Colloquium
Highlighting the Limitations of Forest Change Products for REDD+ Evaluation: a Case Study in Sierra Leone
By Hannah Graham
Abstract
Remote sensing based forest change products provide valuable data on global deforestation trends, making them essential resources for evaluating Reducing Emissions from Deforestation and Forest Degradation (REDD+) policies. However, using one dataset over the other can lead to different conclusions on REDD+ impacts, posing a critical challenge to the credibility of carbon financing. This study assesses Global Forest Change (GFC) and Tropical Moist Forest (TMF) products to explore their utility for REDD+ assessments. Using data from 2013-2023 and the focus region of Sierra Leone’s voluntary Gola REDD+ project, findings showcase alarming differences between GFC and TMF datasets concerning the trends, spatial extent, and accuracy of estimated deforestation events.
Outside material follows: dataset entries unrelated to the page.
===== src/design/bdarc_pkg.sv =====
package bdarc_pkg;

    // Default parameter values
    localparam int PRESS_SETTLE_TICKS_DEF   = 15;
    localparam int RELEASE_SETTLE_TICKS_DEF = 20;
    localparam int REPEAT_TICKS_DEF         = 30;
    localparam int VALUE_BITS_DEF           = 8;

    // Fixed field widths
    localparam int CNT_W   = 5;
    localparam int BTN_W   = 4;
    localparam int RANGE_W = 8;
    localparam int DISP_W  = 8;

    // Register reset values
    localparam logic [RANGE_W-1:0] RANGE_MIN_RST = 8'd0;
    localparam logic [RANGE_W-1:0] RANGE_MAX_RST = 8'd16;

    // Configuration register indexes
    typedef enum logic [0:0] {
        REG_RANGE_MIN = 1'b0,
        REG_RANGE_MAX = 1'b1
    } reg_idx_t;

    // Input word kinds
    typedef enum logic [1:0] {
        KIND_PRESS = 2'd0,
        KIND_TICK  = 2'd1,
        KIND_WRITE = 2'd2,
        KIND_CLEAR = 2'd3
    } kind_t;

    // Button action codes
    localparam logic [BTN_W-1:0] CODE_INC  = 4'd4;
    localparam logic [BTN_W-1:0] CODE_NEXT = 4'd8;

    // Debounce phases
    typedef enum logic [1:0] {
        PH_IDLE    = 2'd0,
        PH_PRESS   = 2'd1,
        PH_HELD    = 2'd2,
        PH_RELEASE = 2'd3
    } phase_t;

endpackage
## config.mk

```make
export PLATFORM = sky130hd
export DESIGN_NAME = status_lcd_frame_formatter
export DESIGN_NICKNAME = d
export VERILOG_FILES = /design/src/rtl/slcd_pkg.sv /design/src/rtl/status_lcd_frame_formatter.sv /design/src/rtl/slcd_sample.sv /design/src/rtl/slcd_frame.sv
export SDC_FILE = /design/constraint.sdc
export NUM_CORES = 1
export LEC_CHECK = 0
export ABC_AREA = 1
export BUFFER_PORTS_ARGS = -buffer_cell sky130_fd_sc_hd__buf_2
export CAP_MARGIN = 30
export CORE_ASPECT_RATIO = 1.25
export CORE_MARGIN = 4
export CORE_UTILIZATION = 60
export CTS_CLUSTER_DIAMETER = 120
export CTS_CLUSTER_SIZE = 12
export DETAILED_ROUTE_END_ITERATION = 10
export HOLD_SLACK_MARGIN = 0.12
export PLACE_DENSITY = 0.81
export RECOVER_POWER = 25
export SYNTH_ARGS = -nofsm -noshare
export SYNTH_HDL_FRONTEND = slang
export SYNTH_HIERARCHICAL = 1
export SYNTH_SLANG_ARGS = --single-unit
export TNS_END_PERCENT = 20
```

## constraint.sdc

```tcl
create_clock -name i_clk -period 8.5 [get_ports i_clk]
set_input_delay 1.275 -clock i_clk [delete_from_list [all_inputs] [get_ports i_clk]]
set_output_delay 1.275 -clock i_clk [all_outputs]
set_load 0.05 [all_outputs]
```

## src/rtl/slcd_pkg.sv

```systemverilog
package slcd_pkg;

    localparam int unsigned FRAME_LEN = 32;
    localparam int unsigned IDX_W     = $clog2(FRAME_LEN);
    localparam int unsigned IN_W      = 48;
    localparam int unsigned OUT_W     = 8;

    localparam logic [IDX_W-1:0] IDX_LAST = IDX_W'(FRAME_LEN - 1);

    // display command bytes and characters
    localparam logic [7:0] CMD_POS   = 8'hFE;
    localparam logic [7:0] POS_LINE1 = 8'd128;
    localparam logic [7:0] POS_LINE2 = 8'd192;
    localparam logic [7:0] CH_SPACE  = 8'h20;
    localparam logic [7:0] CH_COLON  = 8'h3A;
    localparam logic [7:0] CH_ZERO   = 8'h30;
    localparam logic [7:0] CH_X      = 8'h58;
    localparam logic [7:0] CH_Y      = 8'h59;
    localparam logic [7:0] CH_L      = 8'h4C;
    localparam logic [7:0] CH_R      = 8'h52;

    typedef logic [IDX_W-1:0] t_idx;

    // values of one frame, handed from the sample stage to the serializer
    typedef struct packed {
        logic       valid;
        logic [7:0] x;
        logic [7:0] y;
        logic [7:0] left;
        logic [7:0] right;
    } t_load;

    typedef struct packed {
        logic [7:0] hund;
        logic [7:0] tens;
        logic [7:0] ones;
    } t_field;

    // shift-and-add-3, eight steps on a 20-bit word
    function automatic logic [11:0] bin2bcd(input logic [7:0] v);
        logic [19:0] s;
        s = {12'd0, v};
        for (int i = 0; i < 8; i++) begin
            if (s[11:8] >= 4'd5) begin
                s[11:8] = s[11:8] + 4'd3;
            end
            if (s[15:12] >= 4'd5) begin
                s[15:12] = s[15:12] + 4'd3;
            end
            s = s << 1;
        end
        return s[19:8];
    endfunction

    // right-aligned, space padded, zero shows a single '0'
    function automatic t_field fmt3(input logic [7:0] v);
        logic [11:0] b;
        t_field      f;
        b      = bin2bcd(v);
        f.ones = CH_ZERO | {4'd0, b[3:0]};
        f.tens = (v >= 8'd10)  ? (CH_ZERO | {4'd0, b[7:4]})  : CH_SPACE;
        f.hund = (v >= 8'd100) ? (CH_ZERO | {4'd0, b[11:8]}) : CH_SPACE;
        return f;
    endfunction

endpackage

```

## src/rtl/status_lcd_frame_formatter.sv

```systemverilog
// Channel   Dir  Fields (tdata from bit 0 up)
// -------   ---  --------------------------------------------------------------
// s (in)    in   joystick_x[7:0], joystick_y[15:8], left_delta[31:16],
//                right_delta[47:32]
// m (out)   out  lcd_byte[7:0] in tdata, frame_end as tlast
//
// A sample whose X/Y match the shown values with both deltas zero is dropped.
// Any other sample yields a 32-byte frame at one byte per cycle while the output
// is not stalled; a new frame can load as the last byte of the previous one is
// taken. The next sample waits in the input register while a frame drains.
// Reset clears the shown values and totals to zero. Output stalls hold the byte.
module status_lcd_frame_formatter (
    input  logic        i_clk,
    input  logic        i_rst_n,
    input  logic        i_s_tvalid,
    output logic        o_s_tready,
    input  logic [47:0] i_s_tdata,   // joystick_x, joystick_y, left_delta, right_delta
    output logic        o_m_tvalid,
    input  logic        i_m_tready,
    output logic [7:0]  o_m_tdata,   // lcd_byte
    output logic        o_m_tlast
);

    slcd_pkg::t_load load;
    logic            load_ready;

    slcd_sample u_sample (
        .i_clk        (i_clk),
        .i_rst_n      (i_rst_n),
        .i_valid      (i_s_tvalid),
        .o_ready      (o_s_tready),
        .i_x          (i_s_tdata[7:0]),
        .i_y          (i_s_tdata[15:8]),
        .i_ld         (i_s_tdata[31:16]),
        .i_rd         (i_s_tdata[47:32]),
        .o_load       (load),
        .i_load_ready (load_ready)
    );

    slcd_frame u_frame (
        .i_clk        (i_clk),
        .i_rst_n      (i_rst_n),
        .i_load       (load),
        .o_load_ready (load_ready),
        .o_valid      (o_m_tvalid),
        .i_ready      (i_m_tready),
        .o_byte       (o_m_tdata),
        .o_last       (o_m_tlast)
    );

endmodule

```

## src/rtl/slcd_sample.sv

```systemverilog
module slcd_sample (
    input  logic                i_clk,
    input  logic                i_rst_n,
    input  logic                i_valid,
    output logic                o_ready,
    input  logic [7:0]          i_x,
    input  logic [7:0]          i_y,
    input  logic [15:0]         i_ld,
    input  logic [15:0]         i_rd,
    output slcd_pkg::t_load     o_load,
    input  logic                i_load_ready
);

    logic        r_valid;
    logic [7:0]  r_x;
    logic [7:0]  r_y;
    logic [15:0] r_ld;
    logic [15:0] r_rd;

    logic [7:0]  r_shown_x;
    logic [7:0]  r_shown_y;
    logic [7:0]  r_left;
    logic [7:0]  r_right;

    logic [7:0]  n_left;
    logic [7:0]  n_right;
    logic        changed;
    logic        drop;
    logic        load;
    logic        advance;

    always_comb begin
        changed = (r_x != r_shown_x) || (r_y != r_shown_y) ||
                  (r_ld != 16'd0) || (r_rd != 16'd0);
        drop    = r_valid && !changed;
        load    = r_valid && changed && i_load_ready;
        advance = drop || load;
        n_left  = r_left + r_ld[7:0];
        n_right = r_right + r_rd[7:0];
    end

    assign o_ready = !r_valid || advance;

    always_comb begin
        o_load.valid = r_valid && changed;
        o_load.x     = r_x;
        o_load.y     = r_y;
        o_load.left  = n_left;
        o_load.right = n_right;
    end

    always_ff @(posedge i_clk) begin
        if (!i_rst_n) begin
            r_valid <= 1'b0;
        end else if (i_valid && o_ready) begin
            r_valid <= 1'b1;
        end else if (advance) begin
            r_valid <= 1'b0;
        end
    end

    always_ff @(posedge i_clk) begin
        if (i_valid && o_ready) begin
            r_x  <= i_x;
            r_y  <= i_y;
            r_ld <= i_ld;
            r_rd <= i_rd;
        end
    end

    always_ff @(posedge i_clk) begin
        if (!i_rst_n) begin
            r_shown_x <= 8'd0;
            r_shown_y <= 8'd0;
            r_left    <= 8'd0;
            r_right   <= 8'd0;
        end else if (load) begin
            r_shown_x <= r_x;
            r_shown_y <= r_y;
            r_left    <= n_left;
            r_right   <= n_right;
        end
    end

endmodule

```

## src/rtl/slcd_frame.sv

```systemverilog
module slcd_frame (
    input  logic                i_clk,
    input  logic                i_rst_n,
    input  slcd_pkg::t_load     i_load,
    output logic                o_load_ready,
    output logic                o_valid,
    input  logic                i_ready,
    output logic [7:0]          o_byte,
    output logic                o_last
);

    logic             r_busy;
    slcd_pkg::t_idx   r_idx;
    logic [7:0]       r_val [4];

    logic             last_taken;
    logic [7:0]       sel_val;
    slcd_pkg::t_field fld;

    assign last_taken   = r_busy && i_ready && (r_idx == slcd_pkg::IDX_LAST);
    assign o_load_ready = !r_busy || last_taken;

    always_ff @(posedge i_clk) begin
        if (!i_rst_n) begin
            r_busy <= 1'b0;
            r_idx  <= '0;
        end else if (i_load.valid && o_load_ready) begin
            r_busy <= 1'b1;
            r_idx  <= '0;
        end else if (r_busy && i_ready) begin
            if (r_idx == slcd_pkg::IDX_LAST) begin
                r_busy <= 1'b0;
            end
            r_idx <= r_idx + 1'b1;
        end
    end

    always_ff @(posedge i_clk) begin
        if (i_load.valid && o_load_ready) begin
            r_val[0] <= i_load.x;
            r_val[1] <= i_load.y;
            r_val[2] <= i_load.left;
            r_val[3] <= i_load.right;
        end
    end

    // bit 4 picks the line, bit 3 the first or second field of that line
    always_comb begin
        sel_val = r_val[r_idx[4:3]];
        fld     = slcd_pkg::fmt3(sel_val);
    end

    always_comb begin
        case (r_idx)
            5'd0, 5'd16: o_byte = slcd_pkg::CMD_POS;
            5'd1:        o_byte = slcd_pkg::POS_LINE1;
            5'd17:       o_byte = slcd_pkg::POS_LINE2;
            5'd2:        o_byte = slcd_pkg::CH_X;
            5'd9:        o_byte = slcd_pkg::CH_Y;
            5'd18:       o_byte = slcd_pkg::CH_L;
            5'd25:       o_byte = slcd_pkg::CH_R;
            5'd3, 5'd10, 5'd19, 5'd26: o_byte = slcd_pkg::CH_COLON;
            5'd5, 5'd12, 5'd21, 5'd28: o_byte = fld.hund;
            5'd6, 5'd13, 5'd22, 5'd29: o_byte = fld.tens;
            5'd7, 5'd14, 5'd23, 5'd30: o_byte = fld.ones;
            default:     o_byte = slcd_pkg::CH_SPACE;
        endcase
    end

    assign o_valid = r_busy;
    assign o_last  = (r_idx == slcd_pkg::IDX_LAST);

endmodule

```
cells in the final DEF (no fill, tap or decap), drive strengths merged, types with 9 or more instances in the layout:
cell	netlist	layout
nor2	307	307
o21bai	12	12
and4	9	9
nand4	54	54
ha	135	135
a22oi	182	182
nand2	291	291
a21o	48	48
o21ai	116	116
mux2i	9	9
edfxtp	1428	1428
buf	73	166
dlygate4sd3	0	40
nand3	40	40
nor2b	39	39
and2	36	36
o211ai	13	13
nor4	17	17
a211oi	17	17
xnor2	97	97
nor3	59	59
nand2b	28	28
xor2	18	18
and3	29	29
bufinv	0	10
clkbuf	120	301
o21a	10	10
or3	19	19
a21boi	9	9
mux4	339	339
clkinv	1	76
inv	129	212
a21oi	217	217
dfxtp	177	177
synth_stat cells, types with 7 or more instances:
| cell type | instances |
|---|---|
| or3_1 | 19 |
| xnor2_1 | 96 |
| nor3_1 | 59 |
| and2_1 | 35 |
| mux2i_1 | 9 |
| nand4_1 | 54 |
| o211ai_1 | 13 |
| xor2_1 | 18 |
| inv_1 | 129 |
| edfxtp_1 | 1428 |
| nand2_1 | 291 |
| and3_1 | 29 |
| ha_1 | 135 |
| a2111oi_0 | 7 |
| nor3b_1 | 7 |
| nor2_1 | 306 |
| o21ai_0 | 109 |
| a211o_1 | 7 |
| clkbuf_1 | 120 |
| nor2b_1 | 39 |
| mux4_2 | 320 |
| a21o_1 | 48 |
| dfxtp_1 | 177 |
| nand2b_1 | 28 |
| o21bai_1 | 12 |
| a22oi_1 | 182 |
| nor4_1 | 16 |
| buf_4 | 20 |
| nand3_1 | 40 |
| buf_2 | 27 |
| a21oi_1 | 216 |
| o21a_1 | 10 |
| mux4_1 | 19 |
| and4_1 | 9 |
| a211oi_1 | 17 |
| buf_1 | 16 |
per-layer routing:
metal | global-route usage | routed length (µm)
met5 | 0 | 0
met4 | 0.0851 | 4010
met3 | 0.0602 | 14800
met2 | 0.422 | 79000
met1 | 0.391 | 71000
--- src/ipgd_pkg.sv ---
// shared constants and types for the ir pulse-gap packet decoder
package ipgd_pkg;

	localparam int STACK_DEPTH = 16;
	localparam int MAX_GAPS    = 32;

	localparam int TS_W     = 32;
	localparam int PKT_W    = 32;
	localparam int GAP_W    = 16;
	localparam int TIME_W   = 24;
	localparam int CFG_W    = 32;
	localparam int CFG_IDX_W = 3;
	localparam int CNT_W    = $clog2(STACK_DEPTH + 1);
	localparam int ADDR_W   = (STACK_DEPTH > 1) ? $clog2(STACK_DEPTH) : 1;
	localparam int GC_W     = $clog2(MAX_GAPS + 1);
	localparam int DIV_STEPS = GAP_W;
	localparam int DIV_CNT_W = $clog2(DIV_STEPS);
	localparam int SHIFT_W  = $clog2(PKT_W);

	localparam logic [CFG_IDX_W-1:0] REG_BIT_TIME        = 3'd0;
	localparam logic [CFG_IDX_W-1:0] REG_MIN_GAP         = 3'd1;
	localparam logic [CFG_IDX_W-1:0] REG_MAX_GAP         = 3'd2;
	localparam logic [CFG_IDX_W-1:0] REG_MIN_PACKET_TIME = 3'd3;
	localparam logic [CFG_IDX_W-1:0] REG_MAX_PACKET_TIME = 3'd4;
	localparam logic [CFG_IDX_W-1:0] REG_NO_PACKET_CODE  = 3'd5;

	localparam logic OP_EDGE = 1'b0;
	localparam logic OP_POP  = 1'b1;

	localparam logic [GAP_W-1:0]  BIT_TIME_RST        = 16'd500;
	localparam logic [GAP_W-1:0]  MIN_GAP_RST         = 16'd250;
	localparam logic [GAP_W-1:0]  MAX_GAP_RST         = 16'd4000;
	localparam logic [TIME_W-1:0] MIN_PACKET_TIME_RST = 24'd15000;
	localparam logic [TIME_W-1:0] MAX_PACKET_TIME_RST = 24'd40000;
	localparam logic [PKT_W-1:0]  NO_PACKET_CODE_RST  = 32'd0;

	typedef enum logic [2:0] {
		ST_IDLE,
		ST_CHECK,
		ST_DIV,
		ST_FOLD,
		ST_POP
	} state_t;

endpackage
Low spatial agreement (<30% throughout 2013-2023) between the datasets introduces unwanted ambiguity in map-based deforestation estimates, exacerbated by 0.2-1ha differences in the average size of detected deforestation patches per year. GFC and TMF datasets exhibit large discrepancies in overall accuracy, with values of 78.1% and 63.2%, respectively. Increasing trends in omission errors in the TMF dataset highlight the risk of underestimating future deforestation, neglecting up to 2,300ha of deforestation in 2023. Markedly, stratified sample-based area estimates offer a statistically rigorous alternative to map-based deforestation estimates and report up to 24,000ha in recurrent forest disturbances otherwise unaccounted for in GFC and TMF datasets. In the context of REDD+ evaluations, this suggests that GFC and TMF datasets alone have a limited capacity to deliver credible deforestation estimates, underscoring the necessity to integrate forest regrowth and recurrent disturbances in future assessments.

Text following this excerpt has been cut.